/---
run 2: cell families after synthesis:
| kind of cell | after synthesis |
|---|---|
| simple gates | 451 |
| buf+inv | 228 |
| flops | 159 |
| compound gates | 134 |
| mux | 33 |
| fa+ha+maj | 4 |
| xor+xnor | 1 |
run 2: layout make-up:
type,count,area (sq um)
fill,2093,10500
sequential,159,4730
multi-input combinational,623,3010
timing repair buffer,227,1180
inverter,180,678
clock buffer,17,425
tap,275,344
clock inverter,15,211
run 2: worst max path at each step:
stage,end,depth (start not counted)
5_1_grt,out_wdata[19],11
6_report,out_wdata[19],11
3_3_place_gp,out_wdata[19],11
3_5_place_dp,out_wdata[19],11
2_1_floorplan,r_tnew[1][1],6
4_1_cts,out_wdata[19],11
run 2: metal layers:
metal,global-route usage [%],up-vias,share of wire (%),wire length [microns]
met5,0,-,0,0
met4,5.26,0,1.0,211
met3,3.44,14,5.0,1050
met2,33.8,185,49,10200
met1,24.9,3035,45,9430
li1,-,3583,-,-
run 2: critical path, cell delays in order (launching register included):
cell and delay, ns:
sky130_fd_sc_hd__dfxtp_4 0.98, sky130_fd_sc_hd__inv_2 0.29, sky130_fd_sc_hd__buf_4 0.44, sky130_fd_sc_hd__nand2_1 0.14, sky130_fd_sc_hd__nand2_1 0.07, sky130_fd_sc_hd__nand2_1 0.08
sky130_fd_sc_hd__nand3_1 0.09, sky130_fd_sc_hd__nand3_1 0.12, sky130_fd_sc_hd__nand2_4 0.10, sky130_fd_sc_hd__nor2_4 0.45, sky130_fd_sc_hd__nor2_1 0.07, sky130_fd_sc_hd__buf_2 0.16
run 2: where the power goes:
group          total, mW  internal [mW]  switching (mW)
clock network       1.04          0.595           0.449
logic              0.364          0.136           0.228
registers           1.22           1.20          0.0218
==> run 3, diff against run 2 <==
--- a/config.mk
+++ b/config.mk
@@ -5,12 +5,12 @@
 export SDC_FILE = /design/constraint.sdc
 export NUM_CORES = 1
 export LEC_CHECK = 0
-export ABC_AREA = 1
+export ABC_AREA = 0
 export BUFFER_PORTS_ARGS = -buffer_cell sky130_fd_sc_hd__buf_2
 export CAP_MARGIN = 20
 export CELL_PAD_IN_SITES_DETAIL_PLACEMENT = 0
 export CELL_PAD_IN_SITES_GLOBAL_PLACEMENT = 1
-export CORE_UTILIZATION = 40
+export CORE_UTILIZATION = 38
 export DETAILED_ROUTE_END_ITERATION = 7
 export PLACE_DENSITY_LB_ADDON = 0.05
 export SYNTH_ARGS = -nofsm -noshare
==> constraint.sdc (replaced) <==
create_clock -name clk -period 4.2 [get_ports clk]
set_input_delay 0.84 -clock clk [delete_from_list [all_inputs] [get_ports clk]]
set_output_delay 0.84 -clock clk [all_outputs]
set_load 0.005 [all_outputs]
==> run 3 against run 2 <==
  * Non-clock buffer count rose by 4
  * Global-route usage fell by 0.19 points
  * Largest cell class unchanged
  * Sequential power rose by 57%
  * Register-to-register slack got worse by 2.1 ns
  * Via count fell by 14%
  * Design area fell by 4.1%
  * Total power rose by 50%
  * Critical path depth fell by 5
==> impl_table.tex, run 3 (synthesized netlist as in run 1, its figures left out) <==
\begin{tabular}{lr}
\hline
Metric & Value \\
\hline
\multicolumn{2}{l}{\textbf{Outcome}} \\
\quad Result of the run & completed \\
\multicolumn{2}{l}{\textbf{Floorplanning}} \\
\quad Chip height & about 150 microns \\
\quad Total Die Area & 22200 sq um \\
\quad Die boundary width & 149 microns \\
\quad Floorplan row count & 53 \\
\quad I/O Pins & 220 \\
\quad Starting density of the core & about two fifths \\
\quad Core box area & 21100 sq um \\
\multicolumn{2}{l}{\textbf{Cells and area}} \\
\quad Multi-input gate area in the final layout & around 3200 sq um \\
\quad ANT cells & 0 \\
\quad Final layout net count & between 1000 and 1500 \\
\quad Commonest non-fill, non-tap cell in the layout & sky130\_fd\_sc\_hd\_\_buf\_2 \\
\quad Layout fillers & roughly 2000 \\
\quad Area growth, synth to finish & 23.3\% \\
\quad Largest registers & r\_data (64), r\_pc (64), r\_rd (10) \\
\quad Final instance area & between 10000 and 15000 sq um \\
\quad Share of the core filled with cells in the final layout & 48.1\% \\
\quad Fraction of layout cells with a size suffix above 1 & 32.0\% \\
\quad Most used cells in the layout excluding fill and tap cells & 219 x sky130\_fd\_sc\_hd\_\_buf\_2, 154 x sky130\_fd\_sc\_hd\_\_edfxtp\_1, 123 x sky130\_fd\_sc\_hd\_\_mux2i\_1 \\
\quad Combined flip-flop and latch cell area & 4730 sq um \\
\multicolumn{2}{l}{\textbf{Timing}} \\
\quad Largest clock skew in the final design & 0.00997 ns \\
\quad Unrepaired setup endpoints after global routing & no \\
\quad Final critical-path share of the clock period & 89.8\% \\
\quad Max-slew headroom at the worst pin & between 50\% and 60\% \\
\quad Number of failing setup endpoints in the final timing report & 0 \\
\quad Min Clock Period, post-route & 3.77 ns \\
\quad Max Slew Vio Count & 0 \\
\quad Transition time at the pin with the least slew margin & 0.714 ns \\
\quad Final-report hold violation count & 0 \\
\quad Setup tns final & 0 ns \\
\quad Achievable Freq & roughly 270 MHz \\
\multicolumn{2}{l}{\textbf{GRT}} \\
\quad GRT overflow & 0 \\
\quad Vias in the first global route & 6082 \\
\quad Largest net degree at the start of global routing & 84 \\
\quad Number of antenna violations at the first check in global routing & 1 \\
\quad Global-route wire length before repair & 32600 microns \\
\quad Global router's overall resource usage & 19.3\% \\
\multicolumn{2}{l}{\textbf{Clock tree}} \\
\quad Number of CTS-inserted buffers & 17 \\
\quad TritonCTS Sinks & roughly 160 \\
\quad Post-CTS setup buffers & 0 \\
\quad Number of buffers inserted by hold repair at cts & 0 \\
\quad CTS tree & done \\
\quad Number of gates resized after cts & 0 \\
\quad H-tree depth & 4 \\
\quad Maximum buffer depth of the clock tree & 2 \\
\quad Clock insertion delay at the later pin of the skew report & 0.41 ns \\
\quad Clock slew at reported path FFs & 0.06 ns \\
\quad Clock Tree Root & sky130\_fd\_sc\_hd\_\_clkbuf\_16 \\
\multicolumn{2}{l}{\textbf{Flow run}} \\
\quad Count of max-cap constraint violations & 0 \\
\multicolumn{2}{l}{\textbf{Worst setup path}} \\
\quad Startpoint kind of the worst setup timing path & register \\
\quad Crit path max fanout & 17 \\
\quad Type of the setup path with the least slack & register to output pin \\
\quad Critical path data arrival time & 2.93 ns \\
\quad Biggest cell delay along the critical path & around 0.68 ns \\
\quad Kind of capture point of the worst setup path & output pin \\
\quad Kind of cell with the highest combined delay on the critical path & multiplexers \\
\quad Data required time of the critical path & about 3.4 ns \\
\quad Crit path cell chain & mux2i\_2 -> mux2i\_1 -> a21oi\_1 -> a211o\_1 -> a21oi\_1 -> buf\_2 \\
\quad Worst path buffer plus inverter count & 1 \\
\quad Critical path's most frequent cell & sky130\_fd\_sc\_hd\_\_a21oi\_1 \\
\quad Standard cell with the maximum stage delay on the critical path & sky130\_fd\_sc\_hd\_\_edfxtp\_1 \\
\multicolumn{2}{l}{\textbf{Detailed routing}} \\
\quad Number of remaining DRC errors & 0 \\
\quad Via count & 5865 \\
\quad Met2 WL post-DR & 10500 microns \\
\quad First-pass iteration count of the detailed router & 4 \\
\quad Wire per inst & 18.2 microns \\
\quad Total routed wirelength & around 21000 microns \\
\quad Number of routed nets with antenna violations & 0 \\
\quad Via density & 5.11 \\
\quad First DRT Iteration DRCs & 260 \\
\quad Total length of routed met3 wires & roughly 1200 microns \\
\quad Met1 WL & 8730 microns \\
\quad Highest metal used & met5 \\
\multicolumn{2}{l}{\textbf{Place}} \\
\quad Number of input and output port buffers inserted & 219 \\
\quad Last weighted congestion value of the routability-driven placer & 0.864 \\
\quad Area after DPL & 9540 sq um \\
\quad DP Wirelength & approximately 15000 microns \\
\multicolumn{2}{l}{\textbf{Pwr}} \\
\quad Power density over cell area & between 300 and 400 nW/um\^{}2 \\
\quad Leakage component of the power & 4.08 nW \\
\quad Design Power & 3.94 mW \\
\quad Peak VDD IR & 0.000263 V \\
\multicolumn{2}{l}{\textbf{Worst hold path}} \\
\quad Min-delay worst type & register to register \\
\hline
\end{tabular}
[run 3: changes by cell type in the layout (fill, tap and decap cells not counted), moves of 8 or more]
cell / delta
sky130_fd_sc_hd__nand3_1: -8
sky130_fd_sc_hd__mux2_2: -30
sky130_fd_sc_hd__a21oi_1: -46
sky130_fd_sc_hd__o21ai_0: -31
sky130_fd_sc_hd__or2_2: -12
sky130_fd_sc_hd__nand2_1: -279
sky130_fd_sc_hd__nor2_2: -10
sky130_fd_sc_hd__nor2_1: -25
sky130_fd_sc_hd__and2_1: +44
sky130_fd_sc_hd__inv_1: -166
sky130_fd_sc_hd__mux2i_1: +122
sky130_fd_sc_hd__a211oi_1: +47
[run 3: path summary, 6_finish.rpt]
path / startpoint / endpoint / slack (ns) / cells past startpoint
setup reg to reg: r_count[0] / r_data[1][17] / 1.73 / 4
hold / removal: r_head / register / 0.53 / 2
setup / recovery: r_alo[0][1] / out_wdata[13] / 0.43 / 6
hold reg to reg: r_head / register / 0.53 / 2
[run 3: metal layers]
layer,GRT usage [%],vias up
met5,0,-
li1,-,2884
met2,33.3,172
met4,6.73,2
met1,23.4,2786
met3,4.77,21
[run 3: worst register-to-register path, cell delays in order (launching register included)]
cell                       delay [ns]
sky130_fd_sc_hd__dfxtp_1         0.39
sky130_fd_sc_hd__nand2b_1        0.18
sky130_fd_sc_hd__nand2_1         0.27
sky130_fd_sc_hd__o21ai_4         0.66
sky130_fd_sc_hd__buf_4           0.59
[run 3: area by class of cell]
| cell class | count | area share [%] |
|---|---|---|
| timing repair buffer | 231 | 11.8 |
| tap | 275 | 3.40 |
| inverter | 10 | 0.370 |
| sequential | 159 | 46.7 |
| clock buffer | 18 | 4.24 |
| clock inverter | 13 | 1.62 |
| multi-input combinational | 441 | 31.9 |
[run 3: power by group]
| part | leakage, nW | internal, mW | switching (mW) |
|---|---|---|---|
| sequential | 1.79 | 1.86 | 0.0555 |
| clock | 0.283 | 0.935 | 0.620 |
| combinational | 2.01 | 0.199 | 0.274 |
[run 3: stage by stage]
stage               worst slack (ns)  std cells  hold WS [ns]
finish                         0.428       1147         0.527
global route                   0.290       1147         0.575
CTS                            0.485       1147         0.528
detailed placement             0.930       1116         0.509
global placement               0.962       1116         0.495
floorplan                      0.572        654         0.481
--- src/rtl/reaction_ctrl.sv ---
// rtl/reaction_ctrl.sv - reaction-timer round sequencer, delay generator and result tracker
// Ports: i_clk, i_rst_n (async active-low), i_btn (debounced button level),
// i_bcdmux (0 last / 1 best on o_bcd), o_dst (status code), o_lit (GO),
// o_miss (MISS), o_init (no hit yet), o_bcd, o_last, o_best (BCD ms.us).
module reaction_ctrl
    import reaction_pkg::*;
#(
    parameter int          CLK_HZ       = 25_000_000,
    parameter int          MIN_DELAY_MS = 1000,
    parameter logic [15:0] LFSR_SEED    = 16'hACE1
) (
    input  logic        i_clk,
    input  logic        i_rst_n,
    input  logic        i_btn,
    input  logic        i_bcdmux,
    output logic [2:0]  o_dst,
    output logic        o_lit,
    output logic        o_miss,
    output logic        o_init,
    output logic [23:0] o_bcd,
    output logic [23:0] o_last,
    output logic [23:0] o_best
);

    localparam int PRE_MAX = CLK_HZ / 1_000_000 - 1;
    localparam int PRE_W   = (PRE_MAX > 0) ? $clog2(PRE_MAX + 1) : 1;

    state_t           state_q, state_d;
    logic             btn_q, btn_d;
    logic [PRE_W-1:0] pre_q, pre_d;
    logic [15:0]      lfsr_q, lfsr_d;
    logic [9:0]       ms_cnt_q, ms_cnt_d;
    logic [11:0]      dly_cnt_q, dly_cnt_d;
    logic [11:0]      delay_q, delay_d;
    bcd_t             last_q, last_d;
    bcd_t             best_q, best_d;
    logic             init_q, init_d;
    dst_t             dst_q, dst_d;
    logic             lit_q, lit_d;
    logic             miss_q, miss_d;

    logic press;
    logic running;
    logic us_tick;
    logic ms_tick;
    logic expire;
    logic entry;
    logic tmr_clr;
    logic tmr_en;
    logic tmr_ovf;
    bcd_t tmr;

    assign press   = i_btn & ~btn_q;
    assign running = (state_q == ST_WAIT) || (state_q == ST_GO);
    assign us_tick = running && (pre_q == PRE_W'(PRE_MAX));
    assign ms_tick = (state_q == ST_WAIT) && us_tick && (ms_cnt_q == 10'd999);
    // Expiry fires on the ms_tick that brings the count up to the delay.
    assign expire  = ms_tick && ((dly_cnt_q + 12'd1) == delay_q);

    assign tmr_clr = entry && (state_d == ST_GO);
    assign tmr_en  = us_tick && (state_q == ST_GO);

    bcd_counter6 u_timer (
        .clk      (i_clk),
        .rst_n    (i_rst_n),
        .clear    (tmr_clr),
        .enable   (tmr_en),
        .value    (tmr),
        .overflow (tmr_ovf)
    );

    // Round state and result capture. A press always takes priority over a
    // same-cycle delay expiry or timer overflow.
    always_comb begin
        state_d = state_q;
        last_d  = last_q;
        best_d  = best_q;
        init_d  = init_q;
        case (state_q)
            ST_IDLE: begin
                if (press) state_d = ST_WAIT;
            end
            ST_WAIT: begin
                if (press)       state_d = ST_MISS;
                else if (expire) state_d = ST_GO;
            end
            ST_GO: begin
                if (press) begin
                    state_d = ST_HIT;
                    last_d  = tmr;
                    if (init_q || (tmr < best_q)) begin
                        best_d = tmr;
                        init_d = 1'b0;
                    end
                end else if (tmr_ovf) begin
                    state_d = ST_MISS;
                end
            end
            ST_MISS, ST_HIT: begin
                if (press) state_d = ST_WAIT;
            end
            default: state_d = ST_IDLE;
        endcase
    end

    assign entry = (state_d != state_q);

    always_comb begin
        btn_d  = i_btn;
        lfsr_d = lfsr_next(lfsr_q);

        if (entry || !running || us_tick) pre_d = '0;
        else                              pre_d = pre_q + PRE_W'(1);

        ms_cnt_d = ms_cnt_q;
        if (entry)                                  ms_cnt_d = '0;
        else if ((state_q == ST_WAIT) && us_tick)   ms_cnt_d = ms_tick ? 10'd0 : ms_cnt_q + 10'd1;

        dly_cnt_d = dly_cnt_q;
        if (entry)        dly_cnt_d = '0;
        else if (ms_tick) dly_cnt_d = dly_cnt_q + 12'd1;

        delay_d = delay_q;
        if (entry && (state_d == ST_WAIT)) begin
            delay_d = 12'(MIN_DELAY_MS) + {1'b0, lfsr_q[10:0]};
        end

        // Status outputs follow the next state so they change on the same
        // edge as the state register.
        dst_d  = dst_of(state_d);
        lit_d  = (state_d == ST_GO);
        miss_d = (state_d == ST_MISS);
    end

    always_ff @(posedge i_clk or negedge i_rst_n) begin
        if (!i_rst_n) begin
            state_q   <= ST_IDLE;
            btn_q     <= 1'b1;
            pre_q     <= '0;
            lfsr_q    <= LFSR_SEED;
            ms_cnt_q  <= '0;
            dly_cnt_q <= '0;
            delay_q   <= '0;
            last_q    <= '0;
            best_q    <= '0;
            init_q    <= 1'b1;
            dst_q     <= DST_IDLE;
            lit_q     <= 1'b0;
            miss_q    <= 1'b0;
        end else begin
            state_q   <= state_d;
            btn_q     <= btn_d;
            pre_q     <= pre_d;
            lfsr_q    <= lfsr_d;
            ms_cnt_q  <= ms_cnt_d;
            dly_cnt_q <= dly_cnt_d;
            delay_q   <= delay_d;
            last_q    <= last_d;
            best_q    <= best_d;
            init_q    <= init_d;
            dst_q     <= dst_d;
            lit_q     <= lit_d;
            miss_q    <= miss_d;
        end
    end

    assign o_dst  = dst_q;
    assign o_lit  = lit_q;
    assign o_miss = miss_q;
    assign o_init = init_q;
    assign o_last = last_q;
    assign o_best = best_q;
    assign o_bcd  = i_bcdmux ? best_q : last_q;

endmodule

--- config.mk ---
export PLATFORM = sky130hd
export DESIGN_NAME = reaction_ctrl
export DESIGN_NICKNAME = d
export VERILOG_FILES = /design/src/rtl/reaction_pkg.sv /design/src/rtl/bcd_counter6.sv /design/src/rtl/reaction_ctrl.sv
export SDC_FILE = /design/constraint.sdc
export NUM_CORES = 1
export LEC_CHECK = 0
export CORE_MARGIN = 2
export CORE_UTILIZATION = 50
export CTS_BUF_LIST = sky130_fd_sc_hd__clkbuf_16
export CTS_CLUSTER_DIAMETER = 30
export DETAILED_ROUTE_END_ITERATION = 12
export PLACE_DENSITY = 0.72
export SLEW_MARGIN = 0
export SYNTH_ARGS = -nofsm -noshare
export SYNTH_HDL_FRONTEND = slang
export SYNTH_HIERARCHICAL = 1
export SYNTH_SLANG_ARGS = --single-unit
--- constraint.sdc ---
create_clock -name i_clk -period 7.2 [get_ports i_clk]
set_input_delay 1.08 -clock i_clk [delete_from_list [all_inputs] [get_ports i_clk]]
set_output_delay 1.08 -clock i_clk [all_outputs]
set_load 0.02 [all_outputs]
\---
= What the task requires =
Set down precisely the lines above between the line holding "sky130_fd_sc_hd__dfxtp_4 0.98, sky130_fd_sc_hd__inv_2" and the line holding "depth fell by 5", inclusive, and nothing beyond them.

= Worked solution =
sky130_fd_sc_hd__dfxtp_4 0.98, sky130_fd_sc_hd__inv_2 0.29, sky130_fd_sc_hd__buf_4 0.44, sky130_fd_sc_hd__nand2_1 0.14, sky130_fd_sc_hd__nand2_1 0.07, sky130_fd_sc_hd__nand2_1 0.08
sky130_fd_sc_hd__nand3_1 0.09, sky130_fd_sc_hd__nand3_1 0.12, sky130_fd_sc_hd__nand2_4 0.10, sky130_fd_sc_hd__nor2_4 0.45, sky130_fd_sc_hd__nor2_1 0.07, sky130_fd_sc_hd__buf_2 0.16
run 2: where the power goes:
group          total, mW  internal [mW]  switching (mW)
clock network       1.04          0.595           0.449
logic              0.364          0.136           0.228
registers           1.22           1.20          0.0218
==> run 3, diff against run 2 <==
--- a/config.mk
+++ b/config.mk
@@ -5,12 +5,12 @@
 export SDC_FILE = /design/constraint.sdc
 export NUM_CORES = 1
 export LEC_CHECK = 0
-export ABC_AREA = 1
+export ABC_AREA = 0
 export BUFFER_PORTS_ARGS = -buffer_cell sky130_fd_sc_hd__buf_2
 export CAP_MARGIN = 20
 export CELL_PAD_IN_SITES_DETAIL_PLACEMENT = 0
 export CELL_PAD_IN_SITES_GLOBAL_PLACEMENT = 1
-export CORE_UTILIZATION = 40
+export CORE_UTILIZATION = 38
 export DETAILED_ROUTE_END_ITERATION = 7
 export PLACE_DENSITY_LB_ADDON = 0.05
 export SYNTH_ARGS = -nofsm -noshare
==> constraint.sdc (replaced) <==
create_clock -name clk -period 4.2 [get_ports clk]
set_input_delay 0.84 -clock clk [delete_from_list [all_inputs] [get_ports clk]]
set_output_delay 0.84 -clock clk [all_outputs]
set_load 0.005 [all_outputs]
==> run 3 against run 2 <==
  * Non-clock buffer count rose by 4
  * Global-route usage fell by 0.19 points
  * Largest cell class unchanged
  * Sequential power rose by 57%
  * Register-to-register slack got worse by 2.1 ns
  * Via count fell by 14%
  * Design area fell by 4.1%
  * Total power rose by 50%
  * Critical path depth fell by 5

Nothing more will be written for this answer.